Da Riccione arriva la notizia che nel tardo pomeriggio di ieri il vaccino era esaurito, causando le proteste di chi si era prenotato per farsi somministrare una dose (ieri veniva fornito il Moderna). La possibilità di vaccinare tutti anche senza prenotazione – come indicato dalla Regione – ha creato un po’ di confusione. Oltre una trentina di persone è dovuta tornare a casa dopo che le dosi sono finite. In diversi hanno manifestato il disagio di dovere rinunciare a farsi vaccinare dopo avere lasciato il lavoro in anticipo appositamente. Le molte centinaia di vaccinazioni effettuate rappresentano comunque un ottimo segnale per la campagna di immunizzazione in corso.

L’appello di Bonaccini

Da Bologna arriva invece il monito del presidente Bonaccini, preoccupato per l’andamento del virus. «Bisogna fare le cose le più seriamente possibile, perché non vogliamo che venga colpita l’economia e soprattutto i posti di lavoro, perché ne abbiamo già perduti troppi l’anno scorso. Qui se ne stanno recuperando tantissimi, però arrivando la quarta ondata dobbiamo fare le cose per bene». Bonaccini che conferma le richieste arrivate lunedì al governo dalle Regioni. «Abbiamo chiesto, tramite il presidente Fedriga, da un lato l’anticipazione, e mi pare che la cosa di fatto arrivi, a cinque mesi dalla seconda dose per poter fare la terza». La seconda proposta della Regione riguarda la «corsia preferenziale per chi è vaccinato con ciclo completo» per poter frequentare «quei luoghi della socialità che vorremmo non vedere troppo ristretti, perché sono quelli che hanno pagato il prezzo più alto nella pandemia, da quelli del turismo, a quelli della ristorazione e i bar, a quelli dello sport, la cultura, le fiere». Dunque, prosegue, «adesso il governo deve decidere nel Consiglio dei ministri quali provvedimenti prendere. Io credo che cercare di garantire la minor diffusione possibile del virus sia importante». Del resto, ricorda, «in terapia intensiva la gran parte dei ricoverati è non vaccinata.

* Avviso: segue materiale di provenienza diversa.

### src/rtl/wals_pkg.sv
package wals_pkg;

  // Default configuration
  localparam int COORD_BITS  = 16;
  localparam int FRAC_BITS   = 16;
  localparam int QUEUE_DEPTH = 4;

  // Fixed port widths
  localparam int OUT_BITS = 16;
  localparam int COV_BITS = 8;

  // Operation codes
  localparam logic OP_START = 1'b0;
  localparam logic OP_STEP  = 1'b1;

  // Classified command flags, carried through the queue
  typedef struct packed {
    logic op;
    logic dir_neg;
    logic major_y;
    logic thick;
  } wals_flags_t;

  localparam int FLAGS_BITS = $bits(wals_flags_t);

  // Back-end status, watched at the top level
  typedef struct packed {
    logic busy;       // slope divider running
    logic active;     // a line has steps left
    logic load;       // pixel beat loaded into the output register
    logic load_last;  // that beat is the final step
  } wals_status_t;

endpackage

### src/rtl/wals_front.sv
module wals_front #(
  parameter int COORD_BITS = wals_pkg::COORD_BITS
) (
  input  logic                     operation,
  input  logic [15:0]              start_x,
  input  logic [15:0]              start_y,
  input  logic [15:0]              end_x,
  input  logic [15:0]              end_y,
  input  logic                     thick,
  output wals_pkg::wals_flags_t    flags,
  output logic [COORD_BITS-1:0]    first_x,
  output logic [COORD_BITS-1:0]    first_y,
  output logic [COORD_BITS-1:0]    major,
  output logic [COORD_BITS-1:0]    minor
);

  logic signed [COORD_BITS-1:0] sx, sy, ex, ey;
  logic signed [COORD_BITS:0]   diff_x, diff_y;
  logic        [COORD_BITS:0]   abs_x, abs_y;
  logic        [COORD_BITS-1:0] dx, dy;
  logic                         x_pos, x_neg, y_pos, y_neg;
  logic                         y_major, swap, dir_neg;

  // Only the low coordinate bits count, taken as signed
  assign sx = start_x[COORD_BITS-1:0];
  assign sy = start_y[COORD_BITS-1:0];
  assign ex = end_x[COORD_BITS-1:0];
  assign ey = end_y[COORD_BITS-1:0];

  // Deltas one bit wider so they never overflow
  assign diff_x = (COORD_BITS+1)'(ex) - (COORD_BITS+1)'(sx);
  assign diff_y = (COORD_BITS+1)'(ey) - (COORD_BITS+1)'(sy);

  assign x_neg = diff_x[COORD_BITS];
  assign y_neg = diff_y[COORD_BITS];
  assign x_pos = !x_neg && (diff_x != '0);
  assign y_pos = !y_neg && (diff_y != '0);

  assign abs_x = x_neg ? -diff_x : diff_x;
  assign abs_y = y_neg ? -diff_y : diff_y;
  assign dx    = abs_x[COORD_BITS-1:0];
  assign dy    = abs_y[COORD_BITS-1:0];

  // Axis choice, endpoint order and minor direction
  always_comb begin
    y_major = (dy >= dx);
    if (y_major) begin
      swap    = y_neg;
      dir_neg = swap ? x_pos : x_neg;
    end else begin
      swap    = x_pos;
      dir_neg = swap ? y_pos : y_neg;
    end
  end

  assign first_x = swap ? ex : sx;
  assign first_y = swap ? ey : sy;
  assign major   = y_major ? dy : dx;
  assign minor   = y_major ? dx : dy;

  assign flags.op      = operation;
  assign flags.dir_neg = dir_neg;
  assign flags.major_y = y_major;
  assign flags.thick   = thick;

endmodule

### src/rtl/wals_fifo.sv
module wals_fifo #(
  parameter int WIDTH = 8,
  parameter int DEPTH = wals_pkg::QUEUE_DEPTH
) (
  input  logic             clk,
  input  logic             rst_n,
  input  logic             push,
  input  logic [WIDTH-1:0] wdata,
  output logic             full,
  input  logic             pop,
  output logic [WIDTH-1:0] rdata,
  output logic             not_empty
);

  localparam int PTR_W = (DEPTH > 1) ? $clog2(DEPTH) : 1;
  localparam int CNT_W = $clog2(DEPTH + 1);

  logic [WIDTH-1:0] mem_r [DEPTH];
  logic [PTR_W-1:0] wr_ptr_r, wr_ptr_nxt;
  logic [PTR_W-1:0] rd_ptr_r, rd_ptr_nxt;
  logic [CNT_W-1:0] count_r, count_nxt;
  logic             do_push, do_pop;

  assign full      = (count_r == CNT_W'(DEPTH));
  assign not_empty = (count_r != '0);
  assign do_push   = push && !full;
  assign do_pop    = pop && not_empty;
  assign rdata     = mem_r[rd_ptr_r];

  // Pointer wrap and occupancy
  always_comb begin
    wr_ptr_nxt = wr_ptr_r;
    rd_ptr_nxt = rd_ptr_r;
    count_nxt  = count_r;
    if (do_push) begin
      wr_ptr_nxt = (wr_ptr_r == PTR_W'(DEPTH-1)) ? '0 : wr_ptr_r + PTR_W'(1);
    end
    if (do_pop) begin
      rd_ptr_nxt = (rd_ptr_r == PTR_W'(DEPTH-1)) ? '0 : rd_ptr_r + PTR_W'(1);
    end
    if (do_push && !do_pop) begin
      count_nxt = count_r + CNT_W'(1);
    end else if (do_pop && !do_push) begin
      count_nxt = count_r - CNT_W'(1);
    end
  end

  always_ff @(posedge clk) begin
    if (!rst_n) begin
      wr_ptr_r <= '0;
      rd_ptr_r <= '0;
      count_r  <= '0;
    end else begin
      wr_ptr_r <= wr_ptr_nxt;
      rd_ptr_r <= rd_ptr_nxt;
      count_r  <= count_nxt;
    end
  end

  // Storage
  always_ff @(posedge clk) begin
    if (do_push) begin
      mem_r[wr_ptr_r] <= wdata;
    end
  end

endmodule

### src/rtl/wals_back.sv
module wals_back #(
  parameter int COORD_BITS = wals_pkg::COORD_BITS,
  parameter int FRAC_BITS  = wals_pkg::FRAC_BITS
) (
  input  logic                   clk,
  input  logic                   rst_n,
  input  logic                   head_valid,
  input  wals_pkg::wals_flags_t  head_flags,
  input  logic [COORD_BITS-1:0]  head_x,
  input  logic [COORD_BITS-1:0]  head_y,
  input  logic [COORD_BITS-1:0]  head_major,
  input  logic [COORD_BITS-1:0]  head_minor,
  output logic                   pop,
  output logic                   out_valid,
  input  logic                   out_ready,
  output logic [15:0]            out_pixel_x,
  output logic [15:0]            out_pixel_y,
  output logic [15:0]            out_pair_x,
  output logic [15:0]            out_pair_y,
  output logic [7:0]             out_coverage,
  output logic                   out_minor_negative,
  output logic                   out_y_major,
  output logic                   out_thick_out,
  output logic                   out_last,
  output wals_pkg::wals_status_t status
);

  localparam int CNT_W = $clog2(FRAC_BITS + 2);

  // Line state
  logic [COORD_BITS-1:0] cur_x_r, cur_y_r, steps_r;
  logic [FRAC_BITS-1:0]  accum_r;
  logic [FRAC_BITS:0]    slope_r;
  logic                  dir_r, major_y_r, thick_r;
  logic                  active_r, busy_r;

  // Slope divider
  logic [COORD_BITS:0]   rem_r, rem_sub, rem_nxt;
  logic [FRAC_BITS:0]    quot_r, quot_nxt;
  logic [CNT_W-1:0]      cnt_r;
  logic                  rem_ge, div_done;

  // Output register
  logic                  out_valid_r;
  logic [COORD_BITS-1:0] px_r, py_r, qx_r, qy_r;
  logic [7:0]            cov_r;
  logic                  dir_out_r, major_y_out_r, thick_out_r, last_r;

  // Step datapath
  logic [FRAC_BITS+1:0]  sum;
  logic [FRAC_BITS-1:0]  acc_nxt;
  logic                  carry;
  logic [COORD_BITS-1:0] step_x, step_y, pair_x, pair_y, steps_dec;
  logic                  step_last;

  logic                  can_load, is_step, do_step, do_start;

  function automatic logic [COORD_BITS-1:0] move_minor(input logic [COORD_BITS-1:0] c,
                                                      input logic neg);
    return neg ? c - COORD_BITS'(1) : c + COORD_BITS'(1);
  endfunction

  // Queue head dispatch
  assign can_load = !out_valid_r || out_ready;
  assign is_step  = (head_flags.op == wals_pkg::OP_STEP);
  assign pop      = head_valid && !busy_r && (!is_step || !active_r || can_load);
  assign do_step  = pop && is_step && active_r;
  assign do_start = pop && !is_step;

  // One restoring division step per cycle
  assign rem_ge   = (rem_r >= {1'b0, steps_r});
  assign rem_sub  = rem_ge ? rem_r - {1'b0, steps_r} : rem_r;
  assign rem_nxt  = {rem_sub[COORD_BITS-1:0], 1'b0};
  assign quot_nxt = {quot_r[FRAC_BITS-1:0], rem_ge};
  assign div_done = (cnt_r == CNT_W'(1));

  // Accumulator and pixel advance
  assign sum     = {2'b00, accum_r} + {1'b0, slope_r};
  assign carry   = |sum[FRAC_BITS+1:FRAC_BITS];
  assign acc_nxt = sum[FRAC_BITS-1:0];

  always_comb begin
    if (major_y_r) begin
      step_x = carry ? move_minor(cur_x_r, dir_r) : cur_x_r;
      step_y = cur_y_r + COORD_BITS'(1);
      pair_x = move_minor(step_x, dir_r);
      pair_y = step_y;
    end else begin
      step_y = carry ? move_minor(cur_y_r, dir_r) : cur_y_r;
      step_x = cur_x_r - COORD_BITS'(1);
      pair_x = step_x;
      pair_y = move_minor(step_y, dir_r);
    end
  end

  assign steps_dec = steps_r - COORD_BITS'(1);
  assign step_last = (steps_r == COORD_BITS'(1));

  // Control state
  always_ff @(posedge clk) begin
    if (!rst_n) begin
      active_r    <= 1'b0;
      busy_r      <= 1'b0;
      out_valid_r <= 1'b0;
    end else begin
      if (do_start) begin
        active_r <= 1'b0;
        busy_r   <= (head_major != '0);
      end else if (busy_r && div_done) begin
        active_r <= 1'b1;
        busy_r   <= 1'b0;
      end else if (do_step) begin
        active_r <= !step_last;
      end
      if (do_step) begin
        out_valid_r <= 1'b1;
      end else if (out_ready) begin
        out_valid_r <= 1'b0;
      end
    end
  end

  // Line datapath
  always_ff @(posedge clk) begin
    if (do_start) begin
      cur_x_r   <= head_x;
      cur_y_r   <= head_y;
      accum_r   <= '0;
      steps_r   <= head_major;
      dir_r     <= head_flags.dir_neg;
      major_y_r <= head_flags.major_y;
      thick_r   <= head_flags.thick;
      slope_r   <= '0;
      rem_r     <= {1'b0, head_minor};
      quot_r    <= '0;
      cnt_r     <= CNT_W'(FRAC_BITS + 1);
    end else if (busy_r) begin
      rem_r  <= rem_nxt;
      quot_r <= quot_nxt;
      cnt_r  <= cnt_r - CNT_W'(1);
      if (div_done) begin
        slope_r <= quot_nxt;
      end
    end else if (do_step) begin
      cur_x_r <= step_x;
      cur_y_r <= step_y;
      accum_r <= acc_nxt;
      steps_r <= steps_dec;
    end
  end

  // Output beat payload
  always_ff @(posedge clk) begin
    if (do_step) begin
      px_r          <= step_x;
      py_r          <= step_y;
      qx_r          <= pair_x;
      qy_r          <= pair_y;
      cov_r         <= acc_nxt[FRAC_BITS-1 -: 8];
      dir_out_r     <= dir_r;
      major_y_out_r <= major_y_r;
      thick_out_r   <= thick_r;
      last_r        <= step_last;
    end
  end

  assign out_valid          = out_valid_r;
  assign out_pixel_x        = 16'($signed(px_r));
  assign out_pixel_y        = 16'($signed(py_r));
  assign out_pair_x         = 16'($signed(qx_r));
  assign out_pair_y         = 16'($signed(qy_r));
  assign out_coverage       = cov_r;
  assign out_minor_negative = dir_out_r;
  assign out_y_major        = major_y_out_r;
  assign out_thick_out      = thick_out_r;
  assign out_last           = last_r;

  assign status.busy      = busy_r;
  assign status.active    = active_r;
  assign status.load      = do_step;
  assign status.load_last = do_step && step_last;

endmodule

### src/rtl/wu_antialiased_line_stepper.sv
// Antialiased line stepper. A start beat (operation 0) loads two endpoints and
// the width flag and gives no result; each step beat (operation 1) gives one
// pixel beat while a line is active and is dropped otherwise. Input beats are
// classified and queued (QUEUE_DEPTH entries), so the input keeps taking beats
// while the back end works or the output is stalled, until the queue fills. Step
// beats leave at one per cycle while the divider is idle and the output takes
// them. A start with a non-zero length occupies the back end while the bit-serial
// slope divider runs; steps queued behind it wait for the divider. A zero-length
// line yields no steps.
module wu_antialiased_line_stepper #(
  parameter int COORD_BITS  = wals_pkg::COORD_BITS,
  parameter int FRAC_BITS   = wals_pkg::FRAC_BITS,
  parameter int QUEUE_DEPTH = wals_pkg::QUEUE_DEPTH
) (
  input  logic        clk,
  input  logic        rst_n,
  input  logic        in_valid,
  output logic        in_ready,
  input  logic        in_operation,
  input  logic [15:0] in_start_x,
  input  logic [15:0] in_start_y,
  input  logic [15:0] in_end_x,
  input  logic [15:0] in_end_y,
  input  logic        in_thick,
  output logic        out_valid,
  input  logic        out_ready,
  output logic [15:0] out_pixel_x,
  output logic [15:0] out_pixel_y,
  output logic [15:0] out_pair_x,
  output logic [15:0] out_pair_y,
  output logic [7:0]  out_coverage,
  output logic        out_minor_negative,
  output logic        out_y_major,
  output logic        out_thick_out,
  output logic        out_last
);

  localparam int FLAGS_W = wals_pkg::FLAGS_BITS;
  localparam int ENTRY_W = FLAGS_W + 4 * COORD_BITS;

  wals_pkg::wals_flags_t  front_flags, head_flags;
  wals_pkg::wals_status_t st;
  logic [COORD_BITS-1:0]  front_x, front_y, front_major, front_minor;
  logic [COORD_BITS-1:0]  head_x, head_y, head_major, head_minor;
  logic [ENTRY_W-1:0]     wdata, rdata;
  logic                   full, head_valid, pop;

  // Classify the incoming beat
  wals_front #(
    .COORD_BITS(COORD_BITS)
  ) u_front (
    .operation(in_operation),
    .start_x  (in_start_x),
    .start_y  (in_start_y),
    .end_x    (in_end_x),
    .end_y    (in_end_y),
    .thick    (in_thick),
    .flags    (front_flags),
    .first_x  (front_x),
    .first_y  (front_y),
    .major    (front_major),
    .minor    (front_minor)
  );

  assign in_ready = !full;
  assign wdata    = {front_flags, front_x, front_y, front_major, front_minor};

  // Command queue between front and back
  wals_fifo #(
    .WIDTH(ENTRY_W),
    .DEPTH(QUEUE_DEPTH)
  ) u_queue (
    .clk      (clk),
    .rst_n    (rst_n),
    .push     (in_valid),
    .wdata    (wdata),
    .full     (full),
    .pop      (pop),
    .rdata    (rdata),
    .not_empty(head_valid)
  );

  assign head_flags = rdata[ENTRY_W-1 -: FLAGS_W];
  assign head_x     = rdata[4*COORD_BITS-1 -: COORD_BITS];
  assign head_y     = rdata[3*COORD_BITS-1 -: COORD_BITS];
  assign head_major = rdata[2*COORD_BITS-1 -: COORD_BITS];
  assign head_minor = rdata[COORD_BITS-1:0];

  // Divider and pixel stepper
  wals_back #(
    .COORD_BITS(COORD_BITS),
    .FRAC_BITS (FRAC_BITS)
  ) u_back (
    .clk               (clk),
    .rst_n             (rst_n),
    .head_valid        (head_valid),
    .head_flags        (head_flags),
    .head_x            (head_x),
    .head_y            (head_y),
    .head_major        (head_major),
    .head_minor        (head_minor),
    .pop               (pop),
    .out_valid         (out_valid),
    .out_ready         (out_ready),
    .out_pixel_x       (out_pixel_x),
    .out_pixel_y       (out_pixel_y),
    .out_pair_x        (out_pair_x),
    .out_pair_y        (out_pair_y),
    .out_coverage      (out_coverage),
    .out_minor_negative(out_minor_negative),
    .out_y_major       (out_y_major),
    .out_thick_out     (out_thick_out),
    .out_last          (out_last),
    .status            (st)
  );

  // No pixel leaves while the slope is still being divided
  a_no_step_while_dividing : assert property (@(posedge clk) disable iff (!rst_n)
    st.busy |-> !st.load)
    else $error("pixel beat produced during slope division");

  // The final step closes the line
  a_last_ends_line : assert property (@(posedge clk) disable iff (!rst_n)
    st.load_last |=> !st.active)
    else $error("line still active after its last step");

  // Divider completion opens the line
  a_div_opens_line : assert property (@(posedge clk) disable iff (!rst_n)
    $fell(st.busy) |-> st.active)
    else $error("division finished without an active line");

  // A loaded beat shows up on the output next cycle
  a_load_shows : assert property (@(posedge clk) disable iff (!rst_n)
    st.load |=> out_valid)
    else $error("loaded pixel beat not presented");

endmodule

### config.mk
export PLATFORM = sky130hd
export DESIGN_NAME = wu_antialiased_line_stepper
export DESIGN_NICKNAME = d
export VERILOG_FILES = /design/src/rtl/wals_pkg.sv /design/src/rtl/wals_front.sv /design/src/rtl/wals_fifo.sv /design/src/rtl/wals_back.sv /design/src/rtl/wu_antialiased_line_stepper.sv
export SDC_FILE = /design/constraint.sdc
export NUM_CORES = 1
export LEC_CHECK = 0
export BUFFER_PORTS_ARGS = -buffer_cell sky130_fd_sc_hd__buf_2
export CAP_MARGIN = 20
export CORE_MARGIN = 2
export CORE_UTILIZATION = 56
export CTS_CLUSTER_SIZE = 28
export DETAILED_ROUTE_END_ITERATION = 10
export GPL_TIMING_DRIVEN = 0
export PLACE_DENSITY = 0.78
export RECOVER_POWER = 100
export SLEW_MARGIN = 5
export SYNTH_ARGS = -nofsm -noshare
export SYNTH_HDL_FRONTEND = slang
export SYNTH_SLANG_ARGS = --single-unit
### constraint.sdc
create_clock -name clk -period 6.35 [get_ports clk]
set_input_delay 1.27 -clock clk [delete_from_list [all_inputs] [get_ports clk]]
set_output_delay 1.27 -clock clk [all_outputs]
set_load 0.01 [all_outputs]
==> results of run 1 <==
[power groups by stage]
| stage | combinational, mW | clock [mW] | sequential, mW |
|---|---|---|---|
| 2_1_floorplan | 5.25 | 0 | 4.95 |
| 3_3_place_gp | 6.99 | 0 | 5.03 |
| 3_5_place_dp | 7.22 | 0 | 5.05 |
| 4_1_cts | 7.35 | 2.94 | 4.99 |
| 5_1_grt | 8.22 | 3.06 | 5.04 |
| 6_report | 7.55 | 2.90 | 4.99 |
[registers in the layout (all words and copies together) (netlist names), 2 cells and up, named ones only]
name                 flops
u_queue.wr_ptr_r         2
u_back.steps_r          16
u_queue.count_r          3
u_back.cnt_r             5
u_queue.rd_ptr_r         2
u_queue.mem_r          272
u_back.cur_y_r          16
u_back.out_pair_y       16
u_back.rem_r            17
u_back.quot_r           16
u_back.out_coverage      8
u_back.out_pixel_x      16
u_back.out_pixel_y      16
u_back.cur_x_r          16
u_back.slope_r          17
u_back.accum_r          16
u_back.out_pair_x       16
[cell usage after synthesis (7+ instances only)]
master,n
o311ai_0,9
nand2b_1,16
or2_2,9
a31oi_1,11
o21ai_1,12
nor2b_1,26
buf_2,11
nor3_1,38
o22ai_1,11
fa_1,7
or3_1,12
a211oi_1,8
o21a_1,16
o21ai_0,95
nand2_1,240
nor2_1,149
and2_1,8
buf_1,18
ha_1,124
mux4_2,68
a22o_1,16
edfxtp_1,415
xnor2_1,93
nand3b_1,7
nand4_1,16
nor4_1,10
and3_1,26
xor2_1,74
a21oi_1,140
mux2i_1,56
o31ai_1,12
nand3_1,45
dfxtp_1,67
a21o_1,32
mux2_2,45
a21boi_0,13
clkbuf_1,68
inv_1,121
[layout make-up]
class / instances / area, um2 / share of cell area
inverter: 122 / 457.9 / 0.01546
clock inverter: 34 / 382.9 / 0.01293
antenna: 1 / 2.502 / 0.00008448
sequential: 482 / 13800 / 0.4660
clock buffer: 53 / 1230 / 0.04152
buffer: 101 / 436.7 / 0.01474
timing repair buffer: 161 / 714.4 / 0.02412
tap: 607 / 759.5 / 0.02564
multi-input combinational: 1542 / 11830 / 0.3995
[metal layers]
| metal | up-vias | GRT usage | part of all wire |
|---|---|---|---|
| met4 | 0 | 0.1138 | 0.042 |
| li1 | 8724 | - | - |
| met3 | 142 | 0.04577 | 0.074 |
| met1 | 8931 | 0.3663 | 0.41 |
| met5 | - | 0 | 0 |
| met2 | 749 | 0.4434 | 0.47 |
[worst max-delay path, delay by kind of cell]
kind / cells / cell delay [ps]
AO/OA/AOI/OAI: 8 / 1690
XOR/XNOR: 1 / 180
adder cells (fa/ha/maj): 3 / 900
buffers and inverters: 4 / 500
multiplexers: 1 / 360
AND/OR/NAND/NOR: 7 / 1670
[how the worst max path moves through the flow]
stage	to	slack, ps	cells past startpoint
finish	u_queue.mem_r[0][38]	90	24
global route	u_queue.mem_r[2][32]	-90	25
CTS	u_queue.mem_r[1][55]	1	24
detailed placement	u_queue.mem_r[2][27]	-1570	23
global placement	u_queue.mem_r[0][27]	-1550	23
floorplan	u_queue.mem_r[0][24]	0.9	23
[cell families (layout without fill, tap and decap cells)]
logic type	after synthesis	after routing	synth area share
AO/OA/AOI/OAI	441	441	0.1077
XOR/XNOR	168	168	0.05630
adder cells (fa/ha/maj)	131	131	0.06440
buffers and inverters	223	471	0.03310
flip-flops	482	482	0.5255
multiplexers	169	169	0.09893
other	0	1	0
AND/OR/NAND/NOR	633	633	0.1140
[through the flow]
step           power [mW]  setup WS, ps  cell area [um2]  hold WS (ps)  utilization
2_1_floorplan       10.20        0.8917            26270         400.3            -
3_5_place_dp        12.27         -1568            27950         454.8       0.6016
6_report            15.44         86.65            29620         461.5       0.6376
5_1_grt             16.33        -92.14            29620         483.2       0.6375
4_1_cts             15.29         1.491            29640         462.9       0.6379
3_3_place_gp        12.02         -1547            27760         447.7       0.5975
[timing repair]
| item | in CTS | in global routing |
|---|---|---|
| resized for setup | 19 | 50 |
| setup endpoints to repair | 244 | 252 |
| setup buffers | 1 | 6 |
| pin swaps | 2 | 2 |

Nei reparti covid va sempre calcolato che ogni ricoverato vaccinato va riferito a una platea in Emilia-Romagna che è di 3,6 milioni di persone vaccinate. Quando arriva un non vaccinato va riferito a una platea di 400.000 persone non vaccinate». Quindi, «il rapporto è di uno a nove: per cui questo fa già capire che se fosse per i vaccinati ricoverati non rischieremmo minimamente la zona gialla». Invece, evidenzia Bonaccini, la rischiamo a causa dei no vax.

Cento nuovi contagiati e altre due persone decedute. La provincia di Rimini continua a pagare un tributo molto pesante alla pandemia: sono già 1005 le persone morte a causa del coronavirus, mentre le persone infettate sono oltre 43mila. Dato altissimo anche quello di San Marino: in rapporto al numero di abitanti si tratta di una cifra da brividi.

Il quadro regionale

A livello regionale i contagi rispetto a lunedì ieri sono scesi a 850 su 36.875 tamponi eseguiti contro i 991. Ma i morti passano da cinque a nove, mentre i numeri dei ricoveri restano sostanzialmente stabili. Quanto alle singole province, a Bologna si registrano 221 nuovi casi. Seguono Modena (108), Rimini (100), Cesena (84), Ravenna (71), Forlì (67), Imola (55), Piacenza (53), Reggio Emilia (52), Ferrara (36) e Parma (3). Sono poi 275 in più le persone guarite rispetto a lunedì, che portano il totale a 418.202, mentre i casi attivi ad oggi sono 15.391 (+566).

Purtroppo, si registrano nove decessi: tre a Piacenza (due donne di 78 e 86 anni e un uomo di 84), uno a Parma (un 92enne), due a Bologna (due uomini di 74 e 87 anni), uno in provincia di Ferrara (una donna di 96 anni) e due in provincia di Rimini (due uomini di 76 – di Morciano – e 89 anni – di Rimini).